Null Hypothesis 3: There are no significant margin (profit) difference between zip codes
- KPI: Total Premium - Total Claims (numerical) 


In [36]:
# Calculate margins
clean_acis_df['Margin'] = clean_acis_df['TotalPremium'] - clean_acis_df['TotalClaims']

col_list = list(clean_acis_df["PostalCode"].unique())
postalcode_A = clean_acis_df[clean_acis_df['PostalCode'].isin(col_list[:425])]
postalcode_B = clean_acis_df[clean_acis_df['PostalCode'].isin(col_list[425:])]

ttest_value, p = perform_ttest(postalcode_A, postalcode_B, "Margin")
print(f"T-test for 'PostalCode' vs Margin")
print(f"T-Test value: {ttest_value:.2f}")
print(f'p-value: {p:.2f}') 

T-test for 'PostalCode' vs Margin
T-Test value: 5.34
p-value: 0.00


Margins between postal codes:

- T-Test Value (5.34): This positive value, similar to the previous case with TotalPremium, suggests that the average profit margin in one group of postal codes is higher than the other.
- p-value (0.00): The extremely low p-value (essentially zero) signifies a very low probability of observing this difference by random chance.

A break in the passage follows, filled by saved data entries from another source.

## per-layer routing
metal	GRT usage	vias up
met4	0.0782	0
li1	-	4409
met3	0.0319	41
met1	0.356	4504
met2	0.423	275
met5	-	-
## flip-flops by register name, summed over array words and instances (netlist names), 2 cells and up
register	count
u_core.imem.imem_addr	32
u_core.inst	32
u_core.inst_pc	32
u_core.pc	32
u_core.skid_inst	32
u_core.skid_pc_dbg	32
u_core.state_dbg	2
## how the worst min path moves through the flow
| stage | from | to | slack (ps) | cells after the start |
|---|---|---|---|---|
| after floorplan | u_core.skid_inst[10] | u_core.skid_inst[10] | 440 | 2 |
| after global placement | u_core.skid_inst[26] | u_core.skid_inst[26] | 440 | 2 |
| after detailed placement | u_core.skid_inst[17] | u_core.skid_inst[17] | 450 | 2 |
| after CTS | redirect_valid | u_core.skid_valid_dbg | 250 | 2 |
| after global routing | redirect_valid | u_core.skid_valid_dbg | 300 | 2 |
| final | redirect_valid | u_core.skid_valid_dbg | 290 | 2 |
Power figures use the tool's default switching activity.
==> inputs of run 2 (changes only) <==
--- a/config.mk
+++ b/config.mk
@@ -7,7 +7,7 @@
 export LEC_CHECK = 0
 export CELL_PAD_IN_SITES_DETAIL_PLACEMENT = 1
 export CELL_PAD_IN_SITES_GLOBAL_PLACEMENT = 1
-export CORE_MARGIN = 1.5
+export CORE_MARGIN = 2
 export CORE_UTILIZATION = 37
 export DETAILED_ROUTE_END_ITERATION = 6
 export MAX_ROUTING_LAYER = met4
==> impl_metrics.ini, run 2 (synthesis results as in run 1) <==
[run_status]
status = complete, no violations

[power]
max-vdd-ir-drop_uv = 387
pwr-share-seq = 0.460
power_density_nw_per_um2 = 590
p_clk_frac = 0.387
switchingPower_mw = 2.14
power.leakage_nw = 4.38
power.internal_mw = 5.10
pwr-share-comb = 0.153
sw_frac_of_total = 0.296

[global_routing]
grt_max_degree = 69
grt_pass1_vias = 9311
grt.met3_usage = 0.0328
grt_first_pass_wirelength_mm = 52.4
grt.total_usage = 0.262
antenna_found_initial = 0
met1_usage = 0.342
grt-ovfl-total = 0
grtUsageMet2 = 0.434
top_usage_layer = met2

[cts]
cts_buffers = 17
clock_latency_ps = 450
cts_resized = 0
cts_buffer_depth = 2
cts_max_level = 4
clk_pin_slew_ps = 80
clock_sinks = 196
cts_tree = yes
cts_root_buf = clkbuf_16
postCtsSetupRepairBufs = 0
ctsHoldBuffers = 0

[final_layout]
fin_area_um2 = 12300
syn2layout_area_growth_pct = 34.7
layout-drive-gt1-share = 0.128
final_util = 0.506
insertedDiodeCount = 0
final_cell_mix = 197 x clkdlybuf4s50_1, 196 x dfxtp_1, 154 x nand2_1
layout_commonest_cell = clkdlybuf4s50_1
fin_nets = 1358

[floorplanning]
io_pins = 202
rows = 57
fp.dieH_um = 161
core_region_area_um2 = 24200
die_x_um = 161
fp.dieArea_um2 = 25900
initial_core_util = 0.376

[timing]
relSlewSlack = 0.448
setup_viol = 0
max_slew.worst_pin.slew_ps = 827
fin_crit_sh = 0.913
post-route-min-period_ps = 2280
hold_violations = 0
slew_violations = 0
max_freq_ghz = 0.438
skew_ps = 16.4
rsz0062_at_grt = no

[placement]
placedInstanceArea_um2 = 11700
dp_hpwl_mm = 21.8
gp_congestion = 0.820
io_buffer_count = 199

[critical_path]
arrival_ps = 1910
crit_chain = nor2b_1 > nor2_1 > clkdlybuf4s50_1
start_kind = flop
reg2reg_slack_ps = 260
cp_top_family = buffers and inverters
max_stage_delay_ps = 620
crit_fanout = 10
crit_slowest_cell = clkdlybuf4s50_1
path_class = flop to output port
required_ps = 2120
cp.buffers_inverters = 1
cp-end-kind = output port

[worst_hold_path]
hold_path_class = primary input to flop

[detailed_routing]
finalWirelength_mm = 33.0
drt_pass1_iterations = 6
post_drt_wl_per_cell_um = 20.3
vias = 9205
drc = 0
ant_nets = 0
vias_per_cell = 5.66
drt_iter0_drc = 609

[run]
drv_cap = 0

We can reject the null hypothesis and conclude that there's a statistically significant difference in profit margin across postal codes. This means it's highly unlikely that the observed difference occurred randomly.

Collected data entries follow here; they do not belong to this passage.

**src/rtl/pipeline_ctrl_if.sv**
```systemverilog
`default_nettype none
// -----------------------------------------------------------------------------
// pipeline_ctrl_if : ID control bundle, dmem handshake and pipeline controls (rev 1.0)
// -----------------------------------------------------------------------------
interface pipeline_ctrl_if;
  logic       id_valid_i;
  logic [4:0] id_rs1_i;
  logic [4:0] id_rs2_i;
  logic [4:0] id_rd_i;
  logic       id_uses_rs1_i;
  logic       id_uses_rs2_i;
  logic       id_reg_write_i;
  logic       id_alu_src_i;
  logic       id_mem_read_i;
  logic       id_mem_write_i;
  logic       id_mem_to_reg_i;
  logic       id_branch_i;
  logic [1:0] id_alu_op_i;
  logic       ex_branch_taken_i;
  logic       dmem_ack_i;

  logic       pc_stall_o;
  logic       if_id_stall_o;
  logic       if_id_flush_o;
  logic       ex_valid_o;
  logic       ex_reg_write_o;
  logic       ex_alu_src_o;
  logic       ex_mem_read_o;
  logic       ex_mem_write_o;
  logic       ex_mem_to_reg_o;
  logic       ex_branch_o;
  logic [1:0] ex_alu_op_o;
  logic [4:0] ex_rd_o;
  logic [1:0] fwd_a_o;
  logic [1:0] fwd_b_o;
  logic       mem_valid_o;
  logic       mem_reg_write_o;
  logic       mem_mem_to_reg_o;
  logic [4:0] mem_rd_o;
  logic       dmem_req_o;
  logic       dmem_we_o;
  logic       wb_reg_write_o;
  logic       wb_mem_to_reg_o;
  logic [4:0] wb_rd_o;
  logic       mem_timeout_o;

  // Datapath / memory side drives ID controls and the memory acknowledge.
  modport master (
    output id_valid_i, id_rs1_i, id_rs2_i, id_rd_i, id_uses_rs1_i, id_uses_rs2_i,
           id_reg_write_i, id_alu_src_i, id_mem_read_i, id_mem_write_i,
           id_mem_to_reg_i, id_branch_i, id_alu_op_i, ex_branch_taken_i, dmem_ack_i,
    input  pc_stall_o, if_id_stall_o, if_id_flush_o, ex_valid_o, ex_reg_write_o,
           ex_alu_src_o, ex_mem_read_o, ex_mem_write_o, ex_mem_to_reg_o, ex_branch_o,
           ex_alu_op_o, ex_rd_o, fwd_a_o, fwd_b_o, mem_valid_o, mem_reg_write_o,
           mem_mem_to_reg_o, mem_rd_o, dmem_req_o, dmem_we_o, wb_reg_write_o,
           wb_mem_to_reg_o, wb_rd_o, mem_timeout_o
  );

  modport slave (
    input  id_valid_i, id_rs1_i, id_rs2_i, id_rd_i, id_uses_rs1_i, id_uses_rs2_i,
           id_reg_write_i, id_alu_src_i, id_mem_read_i, id_mem_write_i,
           id_mem_to_reg_i, id_branch_i, id_alu_op_i, ex_branch_taken_i, dmem_ack_i,
    output pc_stall_o, if_id_stall_o, if_id_flush_o, ex_valid_o, ex_reg_write_o,
           ex_alu_src_o, ex_mem_read_o, ex_mem_write_o, ex_mem_to_reg_o, ex_branch_o,
           ex_alu_op_o, ex_rd_o, fwd_a_o, fwd_b_o, mem_valid_o, mem_reg_write_o,
           mem_mem_to_reg_o, mem_rd_o, dmem_req_o, dmem_we_o, wb_reg_write_o,
           wb_mem_to_reg_o, wb_rd_o, mem_timeout_o
  );
endinterface
`default_nettype wire

```
**src/rtl/pipeline_ctrl.sv**
```systemverilog
`default_nettype none
// -----------------------------------------------------------------------------
// pipeline_ctrl : 5-stage RISC-V stall/flush/forwarding/dmem-wait sequencer (rev 1.0)
// -----------------------------------------------------------------------------
module pipeline_ctrl #(
  parameter int MAX_WAIT = 15
) (
  input logic            clk,
  input logic            rst,
  pipeline_ctrl_if.slave bus
);

  localparam logic [7:0] C_MAX_WAIT = 8'(MAX_WAIT);

  typedef enum logic [0:0] {
    ST_RUN      = 1'b0,
    ST_MEM_WAIT = 1'b1
  } state_t;

  typedef struct packed {
    logic       valid;
    logic       reg_write;
    logic       alu_src;
    logic       mem_read;
    logic       mem_write;
    logic       mem_to_reg;
    logic       branch;
    logic [1:0] alu_op;
    logic [4:0] rd;
    logic [4:0] rs1;
    logic [4:0] rs2;
  } ex_stage_t;

  typedef struct packed {
    logic       valid;
    logic       reg_write;
    logic       mem_read;
    logic       mem_write;
    logic       mem_to_reg;
    logic [4:0] rd;
  } mem_stage_t;

  typedef struct packed {
    logic       valid;
    logic       reg_write;
    logic       mem_to_reg;
    logic [4:0] rd;
  } wb_stage_t;

  state_t     state_q, state_d;
  logic [7:0] wait_cnt_q, wait_cnt_d;
  logic       timeout_q, timeout_d;
  ex_stage_t  ex_q, ex_d;
  mem_stage_t mem_q, mem_d;
  wb_stage_t  wb_q, wb_d;

  logic w_memop;
  logic w_freeze;
  logic w_flush;
  logic w_loaduse;
  logic w_stall;
  logic w_mem_fwd_ok;
  logic w_wb_fwd_ok;

  assign w_memop  = mem_q.valid & (mem_q.mem_read | mem_q.mem_write);
  assign w_freeze = w_memop & ~bus.dmem_ack_i;
  assign w_flush  = ex_q.valid & ex_q.branch & bus.ex_branch_taken_i & ~w_freeze;
  assign w_loaduse = bus.id_valid_i & ex_q.valid & ex_q.mem_read & (ex_q.rd != 5'd0) &
                     ((bus.id_uses_rs1_i & (bus.id_rs1_i == ex_q.rd)) |
                      (bus.id_uses_rs2_i & (bus.id_rs2_i == ex_q.rd)));
  // A load-use stall is moot when the younger instruction is being flushed anyway.
  assign w_stall  = w_freeze | (w_loaduse & ~w_flush);

  assign w_mem_fwd_ok = mem_q.valid & mem_q.reg_write & (mem_q.rd != 5'd0);
  assign w_wb_fwd_ok  = wb_q.valid & wb_q.reg_write & (wb_q.rd != 5'd0);

  always_ff @(posedge clk or posedge rst) begin
    if (rst) begin
      state_q    <= ST_RUN;
      wait_cnt_q <= 8'd0;
      timeout_q  <= 1'b0;
      ex_q       <= '0;
      mem_q      <= '0;
      wb_q       <= '0;
    end else begin
      state_q    <= state_d;
      wait_cnt_q <= wait_cnt_d;
      timeout_q  <= timeout_d;
      ex_q       <= ex_d;
      mem_q      <= mem_d;
      wb_q       <= wb_d;
    end
  end

  always_comb begin
    state_d    = state_q;
    wait_cnt_d = wait_cnt_q;
    timeout_d  = timeout_q;
    ex_d       = ex_q;
    mem_d      = mem_q;
    wb_d       = wb_q;

    case (state_q)
      ST_RUN: begin
        if (w_freeze) begin
          state_d    = ST_MEM_WAIT;
          wait_cnt_d = 8'd0;
        end
      end
      ST_MEM_WAIT: begin
        if (wait_cnt_q != C_MAX_WAIT) begin
          wait_cnt_d = wait_cnt_q + 8'd1;
        end
        if (wait_cnt_d == C_MAX_WAIT) begin
          timeout_d = 1'b1;
        end
        if (bus.dmem_ack_i) begin
          state_d = ST_RUN;
        end
      end
      default: state_d = ST_RUN;
    endcase

    if (!w_freeze) begin
      wb_d.valid      = mem_q.valid;
      wb_d.reg_write  = mem_q.reg_write;
      wb_d.mem_to_reg = mem_q.mem_to_reg;
      wb_d.rd         = mem_q.rd;

      mem_d.valid      = ex_q.valid;
      mem_d.reg_write  = ex_q.reg_write;
      mem_d.mem_read   = ex_q.mem_read;
      mem_d.mem_write  = ex_q.mem_write;
      mem_d.mem_to_reg = ex_q.mem_to_reg;
      mem_d.rd         = ex_q.rd;

      // Bubbles carry all-zero controls so downstream gating never sees stale fields.
      if (w_flush || w_loaduse || !bus.id_valid_i) begin
        ex_d = '0;
      end else begin
        ex_d.valid      = 1'b1;
        ex_d.reg_write  = bus.id_reg_write_i;
        ex_d.alu_src    = bus.id_alu_src_i;
        ex_d.mem_read   = bus.id_mem_read_i;
        ex_d.mem_write  = bus.id_mem_write_i;
        ex_d.mem_to_reg = bus.id_mem_to_reg_i;
        ex_d.branch     = bus.id_branch_i;
        ex_d.alu_op     = bus.id_alu_op_i;
        ex_d.rd         = bus.id_rd_i;
        ex_d.rs1        = bus.id_rs1_i;
        ex_d.rs2        = bus.id_rs2_i;
      end
    end
  end

  assign bus.pc_stall_o    = w_stall;
  assign bus.if_id_stall_o = w_stall;
  assign bus.if_id_flush_o = w_flush;

  assign bus.ex_valid_o      = ex_q.valid;
  assign bus.ex_reg_write_o  = ex_q.valid & ex_q.reg_write;
  assign bus.ex_alu_src_o    = ex_q.valid & ex_q.alu_src;
  assign bus.ex_mem_read_o   = ex_q.valid & ex_q.mem_read;
  assign bus.ex_mem_write_o  = ex_q.valid & ex_q.mem_write;
  assign bus.ex_mem_to_reg_o = ex_q.valid & ex_q.mem_to_reg;
  assign bus.ex_branch_o     = ex_q.valid & ex_q.branch;
  assign bus.ex_alu_op_o     = ex_q.alu_op;
  assign bus.ex_rd_o         = ex_q.rd;

  assign bus.fwd_a_o = !ex_q.valid                              ? 2'b00 :
                       (w_mem_fwd_ok && mem_q.rd == ex_q.rs1)   ? 2'b10 :
                       (w_wb_fwd_ok  && wb_q.rd  == ex_q.rs1)   ? 2'b01 : 2'b00;
  assign bus.fwd_b_o = !ex_q.valid                              ? 2'b00 :
                       (w_mem_fwd_ok && mem_q.rd == ex_q.rs2)   ? 2'b10 :
                       (w_wb_fwd_ok  && wb_q.rd  == ex_q.rs2)   ? 2'b01 : 2'b00;

  assign bus.mem_valid_o      = mem_q.valid;
  assign bus.mem_reg_write_o  = mem_q.valid & mem_q.reg_write;
  assign bus.mem_mem_to_reg_o = mem_q.valid & mem_q.mem_to_reg;
  assign bus.mem_rd_o         = mem_q.rd;
  assign bus.dmem_req_o       = w_memop;
  assign bus.dmem_we_o        = w_memop & mem_q.mem_write;

  assign bus.wb_reg_write_o  = wb_q.valid & wb_q.reg_write;
  assign bus.wb_mem_to_reg_o = wb_q.valid & wb_q.mem_to_reg;
  assign bus.wb_rd_o         = wb_q.rd;

  assign bus.mem_timeout_o = timeout_q;

endmodule
`default_nettype wire

```
**src/flat_wrapper.sv**
```systemverilog
// flat-port wrapper written by rule: the top's interface ports become plain ports
module pipeline_ctrl_flat 
#(
  parameter int MAX_WAIT = 15
)
  (clk, rst, bus_id_valid_i, bus_id_rs1_i, bus_id_rs2_i, bus_id_rd_i, bus_id_uses_rs1_i, bus_id_uses_rs2_i, bus_id_reg_write_i, bus_id_alu_src_i, bus_id_mem_read_i, bus_id_mem_write_i, bus_id_mem_to_reg_i, bus_id_branch_i, bus_id_alu_op_i, bus_ex_branch_taken_i, bus_dmem_ack_i, bus_pc_stall_o, bus_if_id_stall_o, bus_if_id_flush_o, bus_ex_valid_o, bus_ex_reg_write_o, bus_ex_alu_src_o, bus_ex_mem_read_o, bus_ex_mem_write_o, bus_ex_mem_to_reg_o, bus_ex_branch_o, bus_ex_alu_op_o, bus_ex_rd_o, bus_fwd_a_o, bus_fwd_b_o, bus_mem_valid_o, bus_mem_reg_write_o, bus_mem_mem_to_reg_o, bus_mem_rd_o, bus_dmem_req_o, bus_dmem_we_o, bus_wb_reg_write_o, bus_wb_mem_to_reg_o, bus_wb_rd_o, bus_mem_timeout_o);
  pipeline_ctrl_if bus_i ();
  input logic clk;
  input logic rst;
  input wire logic [$bits(bus_i.id_valid_i)-1:0] bus_id_valid_i;
  input wire logic [$bits(bus_i.id_rs1_i)-1:0] bus_id_rs1_i;
  input wire logic [$bits(bus_i.id_rs2_i)-1:0] bus_id_rs2_i;
  input wire logic [$bits(bus_i.id_rd_i)-1:0] bus_id_rd_i;
  input wire logic [$bits(bus_i.id_uses_rs1_i)-1:0] bus_id_uses_rs1_i;
  input wire logic [$bits(bus_i.id_uses_rs2_i)-1:0] bus_id_uses_rs2_i;
  input wire logic [$bits(bus_i.id_reg_write_i)-1:0] bus_id_reg_write_i;
  input wire logic [$bits(bus_i.id_alu_src_i)-1:0] bus_id_alu_src_i;
  input wire logic [$bits(bus_i.id_mem_read_i)-1:0] bus_id_mem_read_i;
  input wire logic [$bits(bus_i.id_mem_write_i)-1:0] bus_id_mem_write_i;
  input wire logic [$bits(bus_i.id_mem_to_reg_i)-1:0] bus_id_mem_to_reg_i;
  input wire logic [$bits(bus_i.id_branch_i)-1:0] bus_id_branch_i;
  input wire logic [$bits(bus_i.id_alu_op_i)-1:0] bus_id_alu_op_i;
  input wire logic [$bits(bus_i.ex_branch_taken_i)-1:0] bus_ex_branch_taken_i;
  input wire logic [$bits(bus_i.dmem_ack_i)-1:0] bus_dmem_ack_i;
  output wire logic [$bits(bus_i.pc_stall_o)-1:0] bus_pc_stall_o;
  output wire logic [$bits(bus_i.if_id_stall_o)-1:0] bus_if_id_stall_o;
  output wire logic [$bits(bus_i.if_id_flush_o)-1:0] bus_if_id_flush_o;
  output wire logic [$bits(bus_i.ex_valid_o)-1:0] bus_ex_valid_o;
  output wire logic [$bits(bus_i.ex_reg_write_o)-1:0] bus_ex_reg_write_o;
  output wire logic [$bits(bus_i.ex_alu_src_o)-1:0] bus_ex_alu_src_o;
  output wire logic [$bits(bus_i.ex_mem_read_o)-1:0] bus_ex_mem_read_o;
  output wire logic [$bits(bus_i.ex_mem_write_o)-1:0] bus_ex_mem_write_o;
  output wire logic [$bits(bus_i.ex_mem_to_reg_o)-1:0] bus_ex_mem_to_reg_o;
  output wire logic [$bits(bus_i.ex_branch_o)-1:0] bus_ex_branch_o;
  output wire logic [$bits(bus_i.ex_alu_op_o)-1:0] bus_ex_alu_op_o;
  output wire logic [$bits(bus_i.ex_rd_o)-1:0] bus_ex_rd_o;
  output wire logic [$bits(bus_i.fwd_a_o)-1:0] bus_fwd_a_o;
  output wire logic [$bits(bus_i.fwd_b_o)-1:0] bus_fwd_b_o;
  output wire logic [$bits(bus_i.mem_valid_o)-1:0] bus_mem_valid_o;
  output wire logic [$bits(bus_i.mem_reg_write_o)-1:0] bus_mem_reg_write_o;
  output wire logic [$bits(bus_i.mem_mem_to_reg_o)-1:0] bus_mem_mem_to_reg_o;
  output wire logic [$bits(bus_i.mem_rd_o)-1:0] bus_mem_rd_o;
  output wire logic [$bits(bus_i.dmem_req_o)-1:0] bus_dmem_req_o;
  output wire logic [$bits(bus_i.dmem_we_o)-1:0] bus_dmem_we_o;
  output wire logic [$bits(bus_i.wb_reg_write_o)-1:0] bus_wb_reg_write_o;
  output wire logic [$bits(bus_i.wb_mem_to_reg_o)-1:0] bus_wb_mem_to_reg_o;
  output wire logic [$bits(bus_i.wb_rd_o)-1:0] bus_wb_rd_o;
  output wire logic [$bits(bus_i.mem_timeout_o)-1:0] bus_mem_timeout_o;
  assign bus_i.id_valid_i = bus_id_valid_i;
  assign bus_i.id_rs1_i = bus_id_rs1_i;
  assign bus_i.id_rs2_i = bus_id_rs2_i;
  assign bus_i.id_rd_i = bus_id_rd_i;
  assign bus_i.id_uses_rs1_i = bus_id_uses_rs1_i;
  assign bus_i.id_uses_rs2_i = bus_id_uses_rs2_i;
  assign bus_i.id_reg_write_i = bus_id_reg_write_i;
  assign bus_i.id_alu_src_i = bus_id_alu_src_i;
  assign bus_i.id_mem_read_i = bus_id_mem_read_i;
  assign bus_i.id_mem_write_i = bus_id_mem_write_i;
  assign bus_i.id_mem_to_reg_i = bus_id_mem_to_reg_i;
  assign bus_i.id_branch_i = bus_id_branch_i;
  assign bus_i.id_alu_op_i = bus_id_alu_op_i;
  assign bus_i.ex_branch_taken_i = bus_ex_branch_taken_i;
  assign bus_i.dmem_ack_i = bus_dmem_ack_i;
  assign bus_pc_stall_o = bus_i.pc_stall_o;
  assign bus_if_id_stall_o = bus_i.if_id_stall_o;
  assign bus_if_id_flush_o = bus_i.if_id_flush_o;
  assign bus_ex_valid_o = bus_i.ex_valid_o;
  assign bus_ex_reg_write_o = bus_i.ex_reg_write_o;
  assign bus_ex_alu_src_o = bus_i.ex_alu_src_o;
  assign bus_ex_mem_read_o = bus_i.ex_mem_read_o;
  assign bus_ex_mem_write_o = bus_i.ex_mem_write_o;
  assign bus_ex_mem_to_reg_o = bus_i.ex_mem_to_reg_o;
  assign bus_ex_branch_o = bus_i.ex_branch_o;
  assign bus_ex_alu_op_o = bus_i.ex_alu_op_o;
  assign bus_ex_rd_o = bus_i.ex_rd_o;
  assign bus_fwd_a_o = bus_i.fwd_a_o;
  assign bus_fwd_b_o = bus_i.fwd_b_o;
  assign bus_mem_valid_o = bus_i.mem_valid_o;
  assign bus_mem_reg_write_o = bus_i.mem_reg_write_o;
  assign bus_mem_mem_to_reg_o = bus_i.mem_mem_to_reg_o;
  assign bus_mem_rd_o = bus_i.mem_rd_o;
  assign bus_dmem_req_o = bus_i.dmem_req_o;
  assign bus_dmem_we_o = bus_i.dmem_we_o;
  assign bus_wb_reg_write_o = bus_i.wb_reg_write_o;
  assign bus_wb_mem_to_reg_o = bus_i.wb_mem_to_reg_o;
  assign bus_wb_rd_o = bus_i.wb_rd_o;
  assign bus_mem_timeout_o = bus_i.mem_timeout_o;
  pipeline_ctrl #(.MAX_WAIT(MAX_WAIT)) u_core (.clk(clk), .rst(rst), .bus(bus_i));
endmodule
```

Null Hypothesis 4: There are not significant risk difference between Women and Men
- KPI: Total Premium (numerical)

In [38]:
males = clean_acis_df[clean_acis_df['Gender'] == 'Male']
females = clean_acis_df[clean_acis_df['Gender'] == 'Female']

ttest_value, p = perform_ttest(males, females, "TotalPremium")
print(f"T-test for 'Gender' vs TotalPremium")
print(f"T-Test value: {ttest_value:.2f}")
print(f'p-value: {p:.2f}') 

T-test for 'Gender' vs TotalPremium
T-Test value: 1.38
p-value: 0.17


TotalPremiums between Genders
- T-Test Value (1.38): The absolute value here is relatively small, indicating that the average TotalPremium between genders might not be very different.
- p-value (0.17): This value is greater than the commonly used significance level of 0.05

Based on the p-value, we fail to reject the null hypothesis. In other words, there's not enough evidence to conclude that there's a statistically significant difference in TotalPremium between genders. This suggests that, on average, men and women might pay similar total premiums.